The Real “Myth” is that Child Sexual Abuse Victims Usually Only Experience “Confusion”

Ellen P. Lacter, has written an excellent review of the book, “The Trauma Myth” by Susan Clancy. I feel it is worth quoting here:

“Clancy’s book oddly neglects to adequately incorporate the vast body of psychological research documenting the myriad short-term damaging effects of sexual abuse on children. It is standard for psychologists to first review the research on their subject and to include that review in our books and papers. Clancy failed to do this. Omission of a literature review suggests that Clancy has a biased agenda rather than an objective of honestly representing the work in the field. This raises the question of potential bias in her research methods, her interviews of victims, and her interpretation of her results.

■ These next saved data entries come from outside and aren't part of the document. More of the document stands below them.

## src/dme_pkg.sv

```systemverilog
// Package for the DSP multiply/accumulate engine: register map, control
// field positions, reset values, saturation limits and operation codes.
// Assumes one 100 MHz core clock shared by the engine and its decoder.
package dme_pkg;

  // Register byte offsets on the plain register port
  localparam logic [7:0] DME_OFS_CORE_CTRL = 8'h00;
  localparam logic [7:0] DME_OFS_TRAP_CTRL = 8'h04;
  localparam logic [7:0] DME_OFS_STATUS    = 8'h08;
  localparam logic [7:0] DME_OFS_FIRST_ACCUMULATOR_LO   = 8'h0C;
  localparam logic [7:0] DME_OFS_FIRST_ACCUMULATOR_HI   = 8'h10;
  localparam logic [7:0] DME_OFS_SECOND_ACCUMULATOR_LO   = 8'h14;
  localparam logic [7:0] DME_OFS_SECOND_ACCUMULATOR_HI   = 8'h18;

  // Core control register field positions
  localparam int DME_CC_SIGN_SEL  = 12;
  localparam int DME_CC_CLIP_A    = 7;
  localparam int DME_CC_CLIP_B    = 6;
  localparam int DME_CC_MEM_CLIP  = 5;
  localparam int DME_CC_WIDTH_SEL = 4;
  localparam int DME_CC_ROUND_SEL = 1;
  localparam int DME_CC_FRAC_INT  = 0;
  localparam logic [15:0] DME_CC_MASK  = 16'h10F3;
  localparam logic [15:0] DME_CC_RESET = 16'h0020;

  // Trap control register field positions
  localparam int DME_TC_GUARD_A = 0;
  localparam int DME_TC_GUARD_B = 1;
  localparam int DME_TC_CATA    = 2;
  localparam logic [2:0] DME_TC_RESET = 3'h0;

  // Status register field positions
  localparam int DME_ST_GUARD_A   = 0;
  localparam int DME_ST_GUARD_B   = 1;
  localparam int DME_ST_CLIP_A    = 2;
  localparam int DME_ST_CLIP_B    = 3;
  localparam int DME_ST_GUARD_ANY = 4;
  localparam int DME_ST_CLIP_ANY  = 5;

  // Saturation limits
  localparam logic [39:0] DME_SUPER_MAX = 40'h7F_FFFF_FFFF;
  localparam logic [39:0] DME_SUPER_MIN = 40'h80_0000_0000;
  localparam logic [39:0] DME_NORM_MAX  = 40'h00_7FFF_FFFF;
  localparam logic [39:0] DME_NORM_MIN  = 40'h00_8000_0000;
  localparam logic [39:0] DME_ACC_RESET = 40'h00_0000_0000;

  // Engine operations
  typedef enum logic [3:0] {
    DME_OP_CLR, DME_OP_MPY, DME_OP_MPY_NEG, DME_OP_MAC, DME_OP_MSC,
    DME_OP_SQ_DIFF, DME_OP_SQ_DIFF_ACC, DME_OP_ADD_ACC, DME_OP_SUB_ACC,
    DME_OP_NEG_ACC, DME_OP_LOAD, DME_OP_ADD_EXT, DME_OP_PREFETCH_WB
  } dme_op_e;

  // One engine instruction
  typedef struct packed {
    dme_op_e     op;
    logic        target;    // 0 = first_accumulator, 1 = second_accumulator
    logic [15:0] x;
    logic [15:0] y;
    logic [39:0] ext;       // Shifter-scaled data for load and add
  } dme_dsp_req_s;

  // One MCU multiply instruction
  typedef struct packed {
    logic        byte_mode;
    logic        x_signed;
    logic        y_signed;
    logic [15:0] x;
    logic [15:0] y;
  } dme_mcu_req_s;

endpackage

```

## src/dme_engine.sv

```systemverilog
// DSP multiply/accumulate engine: shared 17x17 multiplier with scaler,
// 40-bit adder/subtracter, two accumulators, saturation, sticky flags and
// arithmetic warning trap request. Driven by the core decoder one
// instruction per cycle on the core clock; registers on a plain port.
//
// Operation
// - One instruction per cycle; clashing MCU multiply dropped
// - Operands widened to 17 bits by sign
// - 33-bit product sign-extended to 40 bits
// - Product scaled fractional 1.31 or integer
// - Control register selects sign and rounding
// - Clip enables bits 7,6; width bit 4
// - Separate memory write clip enable
// - MCU multiply gives 16 or 32 bits
// - Accumulator add/sub/negate need no memory data
// - One accumulator is source and destination
// - Load and add take shifter-scaled data
// - Adder zeroes one input, complements other
// - Add carry-in low; subtract complements, carry-in high
// - Guard flag when bits 39:32 differ
// - Guard flag plus enable requests trap
// - Clip flags sticky, software clear only
// - Unsaturated clip flag is bit 39 overflow
// - Combined guard and clip status bits
// - Super mode saturates to 9.31 limits
// - Normal mode saturates 1.31, no guard flags
// - Catastrophic overflow wraps, sets clip, traps
// - Sign select set means unsigned multiply
// - Fraction select set means integer multiply
// - Width select set means super saturation
//
// Implementation choices: the strobed register port and the address map.
`timescale 1ns/1ps

module dme_engine
  import dme_pkg::*;
(
  input  wire logic         i_clk,
  input  wire logic         i_rst,
  input  wire logic         i_dsp_valid,
  input  wire dme_dsp_req_s i_dsp_req,
  input  wire logic         i_mcu_valid,
  input  wire dme_mcu_req_s i_mcu_req,
  input  wire logic [7:0]   i_addr,
  input  wire logic [31:0]  i_wr_data,
  input  wire logic         i_wr,
  input  wire logic         i_rd,
  output logic [31:0]       o_rd_data,
  output logic [31:0]       o_mcu_result,
  output logic              o_mcu_done,
  output logic              o_trap_req,
  output logic              o_round_mode_select,
  output logic              o_mem_write_clip_en,
  output logic [39:0]       o_first_accumulator,
  output logic [39:0]       o_second_accumulator
);

  // Architectural state
  logic [15:0] core_control_reg;
  logic [2:0]  trap_control_reg;
  logic [39:0] first_accumulator;
  logic [39:0] second_accumulator;
  logic        acc_a_guard_ovf;
  logic        acc_b_guard_ovf;
  logic        acc_a_clip_flag;
  logic        acc_b_clip_flag;

  // Control fields
  wire mult_sign_select  = core_control_reg[DME_CC_SIGN_SEL];
  wire acc_a_clip_en     = core_control_reg[DME_CC_CLIP_A];
  wire acc_b_clip_en     = core_control_reg[DME_CC_CLIP_B];
  wire clip_width_select = core_control_reg[DME_CC_WIDTH_SEL];
  wire frac_int_select   = core_control_reg[DME_CC_FRAC_INT];
  wire guard_trap_en_first  = trap_control_reg[DME_TC_GUARD_A];
  wire guard_trap_en_second = trap_control_reg[DME_TC_GUARD_B];
  wire catastrophic_trap_en = trap_control_reg[DME_TC_CATA];

  // Register port decode
  wire wr_core   = i_wr && (i_addr == DME_OFS_CORE_CTRL);
  wire wr_trap   = i_wr && (i_addr == DME_OFS_TRAP_CTRL);
  wire wr_status = i_wr && (i_addr == DME_OFS_STATUS);

  // Operation class decode
  dme_op_e op;
  assign op = i_dsp_req.op;
  wire uses_mult = (op == DME_OP_MPY) || (op == DME_OP_MPY_NEG) ||
                   (op == DME_OP_MAC) || (op == DME_OP_MSC) ||
                   (op == DME_OP_SQ_DIFF) || (op == DME_OP_SQ_DIFF_ACC);
  wire is_sq_diff = (op == DME_OP_SQ_DIFF) || (op == DME_OP_SQ_DIFF_ACC);
  wire dsp_mult = i_dsp_valid && uses_mult;
  wire adder_op = i_dsp_valid && (op != DME_OP_PREFETCH_WB);
  // A DSP instruction owns the engine; a separate MCU multiply is refused
  wire mcu_go = i_mcu_valid && !i_dsp_valid;

  // Difference for the square-of-difference ops, formed beside the multiply
  // Signed 17 bits whatever the sign select says
  wire [16:0] sq_diff = 17'({i_dsp_req.x[15], i_dsp_req.x} -
                            {i_dsp_req.y[15], i_dsp_req.y});

  // DSP operand widening: zero fill when unsigned, sign copy when signed
  wire [16:0] dsp_x17 = mult_sign_select ? {1'b0, i_dsp_req.x}
                                         : {i_dsp_req.x[15], i_dsp_req.x};
  wire [16:0] dsp_y17 = mult_sign_select ? {1'b0, i_dsp_req.y}
                                         : {i_dsp_req.y[15], i_dsp_req.y};

  // MCU operand widening; byte operands are unsigned low bytes
  wire [16:0] mcu_x17 = i_mcu_req.byte_mode ? {9'h000, i_mcu_req.x[7:0]} :
                        i_mcu_req.x_signed  ? {i_mcu_req.x[15], i_mcu_req.x} :
                                              {1'b0, i_mcu_req.x};
  wire [16:0] mcu_y17 = i_mcu_req.byte_mode ? {9'h000, i_mcu_req.y[7:0]} :
                        i_mcu_req.y_signed  ? {i_mcu_req.y[15], i_mcu_req.y} :
                                              {1'b0, i_mcu_req.y};

  // Shared multiplier input selection
  wire [16:0] mul_a = dsp_mult ? (is_sq_diff ? sq_diff : dsp_x17) : mcu_x17;
  wire [16:0] mul_b = dsp_mult ? (is_sq_diff ? sq_diff : dsp_y17) : mcu_y17;

  // 17x17 signed multiply and scaler
  wire signed [33:0] mul_full = $signed(mul_a) * $signed(mul_b);
  wire [32:0] prod_int  = mul_full[32:0];
  wire [32:0] prod_frac = {mul_full[31:0], 1'b0};
  wire [32:0] prod33 = frac_int_select ? prod_int : prod_frac;
  wire [39:0] prod40 = {{7{prod33[32]}}, prod33};

  // MCU multiply result: 16 bits for bytes, 32 bits for words
  wire [31:0] mcu_res = i_mcu_req.byte_mode ? {16'h0000, mul_full[15:0]}
                                            : mul_full[31:0];

  // Target and other accumulator selection
  wire [39:0] acc_tgt   = i_dsp_req.target ? second_accumulator : first_accumulator;
  wire [39:0] acc_other = i_dsp_req.target ? first_accumulator : second_accumulator;
  wire tgt_clip_en = i_dsp_req.target ? acc_b_clip_en : acc_a_clip_en;

  // Adder input steering per operation
  logic        zero_a;
  logic        subtract;
  logic [39:0] b_src;
  always_comb begin
    zero_a   = 1'b0;
    subtract = 1'b0;
    b_src    = 40'h00_0000_0000;
    case (op)
      DME_OP_CLR: begin
        zero_a = 1'b1;
      end
      DME_OP_MPY, DME_OP_SQ_DIFF: begin
        zero_a = 1'b1;
        b_src  = prod40;
      end
      DME_OP_MPY_NEG: begin
        zero_a   = 1'b1;
        subtract = 1'b1;
        b_src    = prod40;
      end
      DME_OP_MAC, DME_OP_SQ_DIFF_ACC: begin
        b_src = prod40;
      end
      DME_OP_MSC: begin
        subtract = 1'b1;
        b_src    = prod40;
      end
      DME_OP_ADD_ACC: begin
        b_src = acc_other;
      end
      DME_OP_SUB_ACC: begin
        subtract = 1'b1;
        b_src    = acc_other;
      end
      DME_OP_NEG_ACC: begin
        zero_a   = 1'b1;
        subtract = 1'b1;
        b_src    = acc_tgt;
      end
      DME_OP_LOAD: begin
        zero_a = 1'b1;
        b_src  = i_dsp_req.ext;
      end
      DME_OP_ADD_EXT: begin
        b_src = i_dsp_req.ext;
      end
      default: begin
        zero_a = 1'b0;
      end
    endcase
  end

  // 40-bit adder: optional zero side, true or complement other side
  wire [39:0] add_a  = zero_a ? 40'h00_0000_0000 : acc_tgt;
  wire [39:0] add_b  = subtract ? ~b_src : b_src;
  wire        add_ci = subtract;
  wire [39:0] sum = add_a + add_b + {39'h00_0000_0000, add_ci};

  // Overflow detection on the raw sum
  // Normal mode overflows once bits 39:31 stop agreeing
  wire ovf39 = (add_a[39] == add_b[39]) && (sum[39] != add_a[39]);
  wire ovf31 = ovf39 || !((&sum[39:31]) || !(|sum[39:31]));
  wire neg_dir = ovf39 ? add_a[39] : sum[39];

  // Saturation select and new flag values for the target
  wire sat_super = tgt_clip_en && clip_width_select && ovf39;
  wire sat_norm  = tgt_clip_en && !clip_width_select && ovf31;
  wire wrap_clip = !tgt_clip_en && ovf39;
  wire [39:0] acc_new = sat_super ? (neg_dir ? DME_SUPER_MIN : DME_SUPER_MAX) :
                        sat_norm  ? (neg_dir ? DME_NORM_MIN  : DME_NORM_MAX)  :
                                    sum;
  wire clip_new  = sat_super || sat_norm || wrap_clip;
  wire guard_raw = !((&acc_new[39:32]) || !(|acc_new[39:32]));
  wire guard_new = guard_raw && !(tgt_clip_en && !clip_width_select);

  // Write-enables per accumulator
  wire upd_a = adder_op && !i_dsp_req.target;
  wire upd_b = adder_op && i_dsp_req.target;

  // Software clear of clip flags: write one to clear
  wire clr_clip_a = wr_status && i_wr_data[DME_ST_CLIP_A];
  wire clr_clip_b = wr_status && i_wr_data[DME_ST_CLIP_B];

  // Combined status bits
  wire either_guard_ovf = acc_a_guard_ovf || acc_b_guard_ovf;
  wire either_clip_flag = acc_a_clip_flag || acc_b_clip_flag;

  // Trap request terms
  // Built from stored flags, so the registered request lags the op by two edges
  wire next_trap_req = (acc_a_guard_ovf && guard_trap_en_first) ||
                       (acc_b_guard_ovf && guard_trap_en_second) ||
                       (catastrophic_trap_en &&
                        ((acc_a_clip_flag && !acc_a_clip_en) ||
                         (acc_b_clip_flag && !acc_b_clip_en)));

  // Read data selection
  wire [31:0] status_word = {26'h000_0000, either_clip_flag, either_guard_ovf,
                             acc_b_clip_flag, acc_a_clip_flag,
                             acc_b_guard_ovf, acc_a_guard_ovf};
  logic [31:0] next_rd_data;
  always_comb begin
    if (!i_rd) begin
      next_rd_data = 32'h0000_0000;
    end else if (i_addr == DME_OFS_CORE_CTRL) begin
      next_rd_data = {16'h0000, core_control_reg};
    end else if (i_addr == DME_OFS_TRAP_CTRL) begin
      next_rd_data = {29'h0000_0000, trap_control_reg};
    end else if (i_addr == DME_OFS_STATUS) begin
      next_rd_data = status_word;
    end else if (i_addr == DME_OFS_FIRST_ACCUMULATOR_LO) begin
      next_rd_data = first_accumulator[31:0];
    end else if (i_addr == DME_OFS_FIRST_ACCUMULATOR_HI) begin
      next_rd_data = {24'h00_0000, first_accumulator[39:32]};
    end else if (i_addr == DME_OFS_SECOND_ACCUMULATOR_LO) begin
      next_rd_data = second_accumulator[31:0];
    end else if (i_addr == DME_OFS_SECOND_ACCUMULATOR_HI) begin
      next_rd_data = {24'h00_0000, second_accumulator[39:32]};
    end else begin
      next_rd_data = 32'h0000_0000;
    end
  end

  // Control registers
  always_ff @(posedge i_clk or posedge i_rst) begin
    if (i_rst) begin
      core_control_reg <= DME_CC_RESET;
      trap_control_reg <= DME_TC_RESET;
    end else begin
      if (wr_core) begin
        core_control_reg <= i_wr_data[15:0] & DME_CC_MASK;
      end
      if (wr_trap) begin
        trap_control_reg <= i_wr_data[2:0];
      end
    end
  end

  // First accumulator and its flags
  always_ff @(posedge i_clk or posedge i_rst) begin
    if (i_rst) begin
      first_accumulator <= DME_ACC_RESET;
      acc_a_guard_ovf   <= 1'b0;
      acc_a_clip_flag   <= 1'b0;
    end else begin
      if (upd_a) begin
        first_accumulator <= acc_new;
        acc_a_guard_ovf   <= guard_new;
      end
      // An op setting the flag beats a same-cycle clear
      if (upd_a && clip_new) begin
        acc_a_clip_flag <= 1'b1;
      end else if (clr_clip_a) begin
        acc_a_clip_flag <= 1'b0;
      end
    end
  end

  // Second accumulator and its flags
  always_ff @(posedge i_clk or posedge i_rst) begin
    if (i_rst) begin
      second_accumulator <= DME_ACC_RESET;
      acc_b_guard_ovf    <= 1'b0;
      acc_b_clip_flag    <= 1'b0;
    end else begin
      if (upd_b) begin
        second_accumulator <= acc_new;
        acc_b_guard_ovf    <= guard_new;
      end
      // Same priority as the first accumulator
      if (upd_b && clip_new) begin
        acc_b_clip_flag <= 1'b1;
      end else if (clr_clip_b) begin
        acc_b_clip_flag <= 1'b0;
      end
    end
  end

  // MCU multiply result and completion pulse
  // The result holds between accepted multiplies
  always_ff @(posedge i_clk or posedge i_rst) begin
    if (i_rst) begin
      o_mcu_result <= 32'h0000_0000;
      o_mcu_done   <= 1'b0;
    end else begin
      o_mcu_done <= mcu_go;
      if (mcu_go) begin
        o_mcu_result <= mcu_res;
      end
    end
  end

  // Registered outputs: read data, trap request, mirrors
  always_ff @(posedge i_clk or posedge i_rst) begin
    if (i_rst) begin
      o_rd_data            <= 32'h0000_0000;
      o_trap_req           <= 1'b0;
      o_round_mode_select  <= DME_CC_RESET[DME_CC_ROUND_SEL];
      o_mem_write_clip_en  <= DME_CC_RESET[DME_CC_MEM_CLIP];
      o_first_accumulator  <= DME_ACC_RESET;
      o_second_accumulator <= DME_ACC_RESET;
    end else begin
      o_rd_data            <= next_rd_data;
      o_trap_req           <= next_trap_req;
      o_round_mode_select  <= core_control_reg[DME_CC_ROUND_SEL];
      o_mem_write_clip_en  <= core_control_reg[DME_CC_MEM_CLIP];
      o_first_accumulator  <= first_accumulator;
      o_second_accumulator <= second_accumulator;
    end
  end

endmodule // dme_engine

```

## config.mk

```make
export PLATFORM = sky130hd
export DESIGN_NAME = dme_engine
export DESIGN_NICKNAME = d
export VERILOG_FILES = /design/src/dme_pkg.sv /design/src/dme_engine.sv
export SDC_FILE = /design/constraint.sdc
export NUM_CORES = 2
export LEC_CHECK = 0
export BUFFER_PORTS_ARGS = -buffer_cell sky130_fd_sc_hd__clkbuf_2
export CAP_MARGIN = 20
export CORE_ASPECT_RATIO = 0.9
export CORE_MARGIN = 3
export CORE_UTILIZATION = 40
export DETAILED_ROUTE_END_ITERATION = 6
export PLACE_DENSITY = 0.67
export RECOVER_POWER = 100
export SLEW_MARGIN = 25
export SYNTH_ARGS = -nofsm -noshare
export SYNTH_HDL_FRONTEND = slang
export SYNTH_SLANG_ARGS = --single-unit
```

## constraint.sdc

```tcl
create_clock -name i_clk -period 11.8 [get_ports i_clk]
set_input_delay 2.36 -clock i_clk [delete_from_list [all_inputs] [get_ports i_clk]]
set_output_delay 2.36 -clock i_clk [all_outputs]
set_load 0.05 [all_outputs]
```
### src/hdl/cmcc_defs.vh
// constants for the configuration memory crc checker
//
// Behaviour
// - error flag high whenever corruption found in configuration cells, low otherwise
// - error flag drives open-drain only when checking feature enabled
// - user mode computes one 32-bit crc spanning all configuration memory
// - each config frame's 16-bit crc shifted in after frame crc computed
// - frame crc mismatch drives config_status_n low
// - frame length is a device-specific parameter
// - two 32-bit registers: signature and reference store
// - error flag high whenever any signature bit non-zero
// - clean pass leaves signature all zero; non-zero means corruption
// - reference store loaded with precomputed crc at end of configuration
// - user mode uses stored reference in compute-and-compare circuit
// - scan instruction makes reference store a 32-bit shift chain
// - scan does not halt checking; checking continues with new reference
// - scan instruction has listed code, accepted only in user mode
// - flag stays high through next pass, drops if that pass clean
// - checker clock is base clock divided by power of two, 1..256
// - checking repeats until config_restart_n pulled low
`ifndef CMCC_DEFS_VH
`define CMCC_DEFS_VH
`define CMCC_CRC32_POLY     32'h04C11DB7
`define CMCC_CRC32_INIT     32'hFFFFFFFF
`define CMCC_CRC16_POLY     16'h8005
`define CMCC_CRC16_INIT     16'hFFFF
`define CMCC_SCAN_INSTR     10'h015
`define CMCC_INSTR_W        10
`define CMCC_SIG_RST        32'h00000000
`define CMCC_REF_RST        32'h00000000
`define CMCC_DIV_MAX_EXP    4'h8
`endif

### src/hdl/cmcc_frame_check.v
// per-frame 16-bit crc checker used while configuring
`timescale 1ns/100ps
`include "cmcc_defs.vh"
module cmcc_frame_check #(
	parameter FRAME_BITS = 64
) (
	input  wire ref_clk_in,
	input  wire sys_rst_in,
	input  wire clk_en_in,
	input  wire restart_in,
	input  wire bit_valid_in,
	input  wire bit_in,
	output reg  frame_err_out
);
	localparam CW = 16;
	reg  [CW-1:0] crc_r;
	reg  [CW-1:0] rx_crc_r;
	reg  [15:0]   cnt_r;
	reg           in_crc_r;
	wire          fb;
	wire [CW-1:0] crc_nxt;

	assign fb      = crc_r[CW-1] ^ bit_in;
	assign crc_nxt = {crc_r[CW-2:0], 1'b0} ^ (fb ? `CMCC_CRC16_POLY : 16'h0000);

	// frame length set per device
	always @(posedge ref_clk_in or posedge sys_rst_in)
	begin
		if (sys_rst_in)
		begin
			crc_r         <= `CMCC_CRC16_INIT;
			rx_crc_r      <= 16'h0000;
			cnt_r         <= 16'h0000;
			in_crc_r      <= 1'b0;
			frame_err_out <= 1'b0;
		end
		else if (clk_en_in)
		begin
			if (restart_in)
			begin
				crc_r         <= `CMCC_CRC16_INIT;
				cnt_r         <= 16'h0000;
				in_crc_r      <= 1'b0;
				frame_err_out <= 1'b0;
			end
			else if (bit_valid_in)
			begin
				if (!in_crc_r)
				begin
					crc_r <= crc_nxt;
					if (cnt_r == FRAME_BITS - 1)
					begin
						cnt_r    <= 16'h0000;
						in_crc_r <= 1'b1;
					end
					else
						cnt_r <= cnt_r + 16'h0001;
				end
				else
				begin
					// shift in the stored crc after the frame
					rx_crc_r <= {rx_crc_r[CW-2:0], bit_in};
					if (cnt_r == CW - 1)
					begin
						if ({rx_crc_r[CW-2:0], bit_in} != crc_r)
							frame_err_out <= 1'b1;
						cnt_r    <= 16'h0000;
						in_crc_r <= 1'b0;
						crc_r    <= `CMCC_CRC16_INIT;
					end
					else
						cnt_r <= cnt_r + 16'h0001;
				end
			end
		end
	end
endmodule // cmcc_frame_check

As a psychologist for 24 years, I have treated hundreds of abused children and adults abused as children. Cases of children experiencing only “confusion” (her thesis) during the time period of their abuse are very rare. In most cases, abused children and adults abused as children report that during the time in which they were abused, in addition to confusion of various types, they experienced a combination of many of the following:

1. Physical pain, in some cases extreme.
2. Disgust for the sexual acts, abuser genitalia and emissions.
3. Terror in cases of extreme force, restraint, or restriction of the child’s breathing, gagging, etc.
4. Terror based in threats to self, loved one, pets, etc., to ensure compliance and/or to prevent disclosure.
5. Fear based in the abuser over-riding their attempts to escape, ignoring their pleas for the abuser to stop, etc.
6. Fear, shame, and guilt, based in an awareness that private parts should be covered and not bothered (molested), and an awareness that the abuser was making great efforts to hide the abuse, to keep it secret, and to ensure that they kept it secret, causing the child to understand that these acts were harmful and morally wrong, as in hitting someone, stealing, lying, etc.
7. Betrayal and hurt in cases of abuse by loved ones, based in an awareness that the abuser was engaging them in harmful and immoral acts, and in many cases, that family members were allowing the abuse to continue.
8. Guilt and shame for not escaping or physically fighting off the abuser. (The truth is that children usually understand in the moment that they will be overpowered or assaulted for resisting)
9. Feeling like an “accomplice” based in receiving gifts and special privileges from the abuser. Clancy portrays these “gifts” as “benefits” that the child derives from sexual abuse. This equates child victims with prostitutes who trade money for sex. But, children cannot enter “contracts” to be sexually exploited. Sexual abuse is imposed on children against their will and with no knowledge of the meaning of sexuality. Abusers then use gifts and favors to further manipulate and entrap children.
10. Anxiety-producing sexual arousal during the abuse, in cases in which the abuser took precautions to prevent or minimize the perception of pain.
11. Residual sexual feelings and responses that caused great anxiety, crying, tantrums, pleas to caregivers to, “Make it [the sexual response] stop”, etc.
12. Rage at the abuser for inflicting the above.
13. Social, behavioral, and cognitive (including academic) problems driven by the above.
14. Physical damage, including damage to internal organs, sexually transmitted diseases, pregnancy, and in some rare cases, death.

In addition, when children first disclose their abuse, the supportive caregivers in their life typically are devastated to have discovered the true basis for their children’s recent psychological and physical problems, such as separation anxiety, nightmares and night terrors, frequent crying, assorted fears, defiance, temper tantrums, academic problems, urinary and bowel “accidents”, etc. All of these are clear indicators that the sexual abuse was damaging to the child pre-disclosure.

I do not discount the rare cases of children feeling only “confused” during the period of their sexual abuse. However, this reaction usually occurs only in cases that do not involve pain, coercion, and threats, that involve more “mild” sexual acts, that are very short-term, and in younger children.

My internet search reveals that Susan Clancy is an experimental psychologist. I have found no evidence that she is a licensed psychologist or psychotherapist of any kind. I do not believe that a non-therapist is adequately experienced to write a book about the effects of child sexual abuse.

It is significant to note that Susan Clancy is a member of the “International Committee of Social, Psychiatric, Psychological, Cognitive Science, Neuroscience, and Neurological Scientists”, a group that submitted an amicus brief in on behalf of Roman Catholic priest Paul M. Shanley in his appeal of his conviction of child sexual abuse. Shanley’s sexual assault convictions were recently upheld on appeal.”